_WHAT TO DO_
Count how many lines of the data include the string "flops", then say that number and stop.
THE DATA START
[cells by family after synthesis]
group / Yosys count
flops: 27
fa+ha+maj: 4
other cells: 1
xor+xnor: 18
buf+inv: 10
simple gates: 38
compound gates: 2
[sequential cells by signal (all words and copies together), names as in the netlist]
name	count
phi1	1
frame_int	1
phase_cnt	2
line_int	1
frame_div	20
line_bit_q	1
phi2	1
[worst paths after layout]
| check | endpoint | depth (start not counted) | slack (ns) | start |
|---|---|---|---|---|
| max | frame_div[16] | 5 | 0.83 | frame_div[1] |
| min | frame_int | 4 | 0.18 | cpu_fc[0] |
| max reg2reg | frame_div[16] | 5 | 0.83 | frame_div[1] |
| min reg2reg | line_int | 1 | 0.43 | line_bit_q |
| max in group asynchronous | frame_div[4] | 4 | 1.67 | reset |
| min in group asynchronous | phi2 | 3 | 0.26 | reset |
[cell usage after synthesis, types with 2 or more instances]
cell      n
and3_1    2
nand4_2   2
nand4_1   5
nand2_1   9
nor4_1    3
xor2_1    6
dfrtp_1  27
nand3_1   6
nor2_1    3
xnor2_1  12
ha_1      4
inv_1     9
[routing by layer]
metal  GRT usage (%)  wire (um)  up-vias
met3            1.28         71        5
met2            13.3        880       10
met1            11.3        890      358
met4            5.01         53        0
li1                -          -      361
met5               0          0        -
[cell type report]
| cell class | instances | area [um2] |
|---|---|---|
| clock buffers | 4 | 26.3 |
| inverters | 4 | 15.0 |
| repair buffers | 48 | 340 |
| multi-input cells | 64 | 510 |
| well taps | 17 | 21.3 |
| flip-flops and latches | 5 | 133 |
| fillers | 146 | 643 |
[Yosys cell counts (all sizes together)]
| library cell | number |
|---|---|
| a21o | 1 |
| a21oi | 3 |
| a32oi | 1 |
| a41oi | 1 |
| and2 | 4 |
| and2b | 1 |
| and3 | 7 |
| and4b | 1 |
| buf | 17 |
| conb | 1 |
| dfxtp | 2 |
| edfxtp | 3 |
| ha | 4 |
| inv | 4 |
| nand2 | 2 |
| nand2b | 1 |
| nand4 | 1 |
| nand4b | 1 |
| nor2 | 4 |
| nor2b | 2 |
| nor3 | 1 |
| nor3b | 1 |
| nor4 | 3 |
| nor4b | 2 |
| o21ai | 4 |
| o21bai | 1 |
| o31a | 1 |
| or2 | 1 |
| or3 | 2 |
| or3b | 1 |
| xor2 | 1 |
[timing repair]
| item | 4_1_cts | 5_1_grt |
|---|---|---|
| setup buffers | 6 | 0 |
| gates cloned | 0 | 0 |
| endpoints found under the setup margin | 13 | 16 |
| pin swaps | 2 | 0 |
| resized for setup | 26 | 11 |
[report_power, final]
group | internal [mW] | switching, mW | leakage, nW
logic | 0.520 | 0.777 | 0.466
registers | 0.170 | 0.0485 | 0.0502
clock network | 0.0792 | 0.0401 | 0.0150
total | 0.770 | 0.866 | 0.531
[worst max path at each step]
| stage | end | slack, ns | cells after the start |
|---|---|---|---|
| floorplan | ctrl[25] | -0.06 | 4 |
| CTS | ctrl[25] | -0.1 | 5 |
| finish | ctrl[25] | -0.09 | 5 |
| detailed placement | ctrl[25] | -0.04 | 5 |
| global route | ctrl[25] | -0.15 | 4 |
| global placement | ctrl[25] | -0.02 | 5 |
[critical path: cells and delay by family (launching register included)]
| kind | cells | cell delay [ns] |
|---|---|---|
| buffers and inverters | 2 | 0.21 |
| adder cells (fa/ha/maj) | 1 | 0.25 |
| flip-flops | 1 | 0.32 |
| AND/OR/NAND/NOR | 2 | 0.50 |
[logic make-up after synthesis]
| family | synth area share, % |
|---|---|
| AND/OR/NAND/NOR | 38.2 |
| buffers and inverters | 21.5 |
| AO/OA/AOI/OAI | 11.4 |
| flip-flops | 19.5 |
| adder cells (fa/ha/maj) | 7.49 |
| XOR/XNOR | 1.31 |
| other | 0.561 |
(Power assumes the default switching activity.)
===== src/dram_defines.svh =====
`ifndef DRAM_DEFINES_SVH
`define DRAM_DEFINES_SVH

// Data path
`define DRAM_DATA_W 32

// Request queue slots as a power of two
`define DRAM_QUEUE_DEPTH 8

// Array geometry
`define DRAM_BANKS 4
`define DRAM_ROW_W 4
`define DRAM_COL_W 3

// Cycles from RD command to returned data
`define DRAM_RD_LAT 2

`endif


===== src/dram_types_pkg.sv =====
`include "dram_defines.svh"

package dram_types_pkg;

    // Address fields
    typedef logic [$clog2(`DRAM_BANKS) - 1:0] bank_t;
    typedef logic [`DRAM_ROW_W - 1:0] row_t;
    typedef logic [`DRAM_COL_W - 1:0] col_t;

    typedef logic [`DRAM_DATA_W - 1:0] data_t;

    // Packed as {write, bank, row, col, data}
    typedef logic [1 + $bits(bank_t) + $bits(row_t) + $bits(col_t) + $bits(data_t) - 1:0] req_t;

    // Queue slot index
    typedef logic [$clog2(`DRAM_QUEUE_DEPTH) - 1:0] qptr_t;

endpackage


===== src/dram_req_if.sv =====
`timescale 1ns/100ps

interface dram_req_if
    import dram_types_pkg::*;
();

    req_t head_req;
    logic head_valid;
    logic head_aged;
    logic empty;
    logic retire;

    modport queue (
        output head_req,
        output head_valid,
        output head_aged,
        output empty,
        input  retire
    );

    modport sched (
        input  head_req,
        input  head_valid,
        input  head_aged,
        input  empty,
        output retire
    );

endinterface


===== src/dram_fifo.sv =====
`timescale 1ns/100ps

module dram_fifo
    import dram_types_pkg::*;
(
    input  logic clk,
    input  logic reset,

    input  logic enqueue_en,
    input  req_t enqueue_data,
    output logic full,

    dram_req_if.queue q
);

    localparam int DEPTH = 1 << $bits(qptr_t);

    req_t ram [DEPTH];
    logic [DEPTH - 1:0] valid;
    logic [DEPTH - 1:0] ages;
    qptr_t head;
    qptr_t tail;
    logic push;

    // Zeroed ring for simulation
    initial begin
        for (int i = 0; i < DEPTH; i++) begin
            ram[i] = '0;
        end
    end

    // Enqueue while full is dropped
    assign push = enqueue_en && !full;

    always_ff @(posedge clk) begin : tail_update
        if (reset) begin
            tail <= '0;
        end else if (push) begin
            tail <= tail + 1'b1;
        end
    end

    always_ff @(posedge clk) begin : ram_write
        if (push) begin
            ram[tail] <= enqueue_data;
        end
    end

    always_ff @(posedge clk) begin : head_update
        if (reset) begin
            head <= '0;
        end else if (q.retire) begin
            head <= head + 1'b1;
        end
    end

    always_ff @(posedge clk) begin : valid_update
        if (reset) begin
            valid <= '0;
        end else begin
            if (q.retire) begin
                valid[head] <= 1'b0;
            end
            if (push) begin
                valid[tail] <= 1'b1;
            end
        end
    end

    // A slot ages one cycle after its write, wherever it sits in the ring
    always_ff @(posedge clk) begin : age_update
        if (reset) begin
            ages <= '0;
        end else begin
            for (int i = 0; i < DEPTH; i++) begin
                if (push && tail == qptr_t'(i)) begin
                    ages[i] <= 1'b0;
                end else if (valid[i]) begin
                    ages[i] <= 1'b1;
                end
            end
        end
    end

    assign q.head_req   = ram[head];
    assign q.head_valid = valid[head];
    assign q.head_aged  = ages[head];
    assign q.empty      = ~|valid;
    assign full         = &valid;

    assert property (@(posedge clk) disable iff (reset) enqueue_en |-> !full)
        else $error("dram_fifo: enqueue while full");

    assert property (@(posedge clk) disable iff (reset) q.retire |-> q.head_valid)
        else $error("dram_fifo: retire on invalid head");

endmodule


===== src/flat_wrapper.sv =====
// flat-port wrapper written by rule: the top's interface ports become plain ports
module dram_fifo_flat import dram_types_pkg::*;
  (clk, reset, enqueue_en, enqueue_data, full, q_head_req, q_head_valid, q_head_aged, q_empty, q_retire);
  dram_req_if q_i ();
  input  logic clk;
  input  logic reset;
  input  logic enqueue_en;
  input  req_t enqueue_data;
  output logic full;
  output wire logic [$bits(q_i.head_req)-1:0] q_head_req;
  output wire logic [$bits(q_i.head_valid)-1:0] q_head_valid;
  output wire logic [$bits(q_i.head_aged)-1:0] q_head_aged;
  output wire logic [$bits(q_i.empty)-1:0] q_empty;
  input wire logic [$bits(q_i.retire)-1:0] q_retire;
  assign q_head_req = q_i.head_req;
  assign q_head_valid = q_i.head_valid;
  assign q_head_aged = q_i.head_aged;
  assign q_empty = q_i.empty;
  assign q_i.retire = q_retire;
  dram_fifo u_core (.clk(clk), .reset(reset), .enqueue_en(enqueue_en), .enqueue_data(enqueue_data), .full(full), .q(q_i));
endmodule
`config.mk`:
```
export PLATFORM = sky130hd
export DESIGN_NAME = dram_sched_flat
export DESIGN_NICKNAME = d
export VERILOG_FILES = /design/src/dram_types_pkg.sv /design/src/dram_cmd_pkg.sv /design/src/dram_req_if.sv /design/src/dram_sched.sv /design/src/flat_wrapper.sv
export VERILOG_INCLUDE_DIRS = /design/src
export SDC_FILE = /design/constraint.sdc
export NUM_CORES = 1
export LEC_CHECK = 0
export BUFFER_PORTS_ARGS = -buffer_cell sky130_fd_sc_hd__buf_4
export CORE_ASPECT_RATIO = 2
export CORE_MARGIN = 1
export CORE_UTILIZATION = 32
export DETAILED_ROUTE_END_ITERATION = 7
export PLACE_DENSITY = 0.62
export SLEW_MARGIN = 40
export SYNTH_ARGS = -nofsm -noshare
export SYNTH_HDL_FRONTEND = slang
export SYNTH_SLANG_ARGS = --single-unit
```
`constraint.sdc`:
```
create_clock -name clk -period 3.63 [get_ports clk]
set_input_delay 0.726 -clock clk [delete_from_list [all_inputs] [get_ports clk]]
set_output_delay 0.726 -clock clk [all_outputs]
set_load 0.01 [all_outputs]
```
THE DATA END
_RESPONSE_
4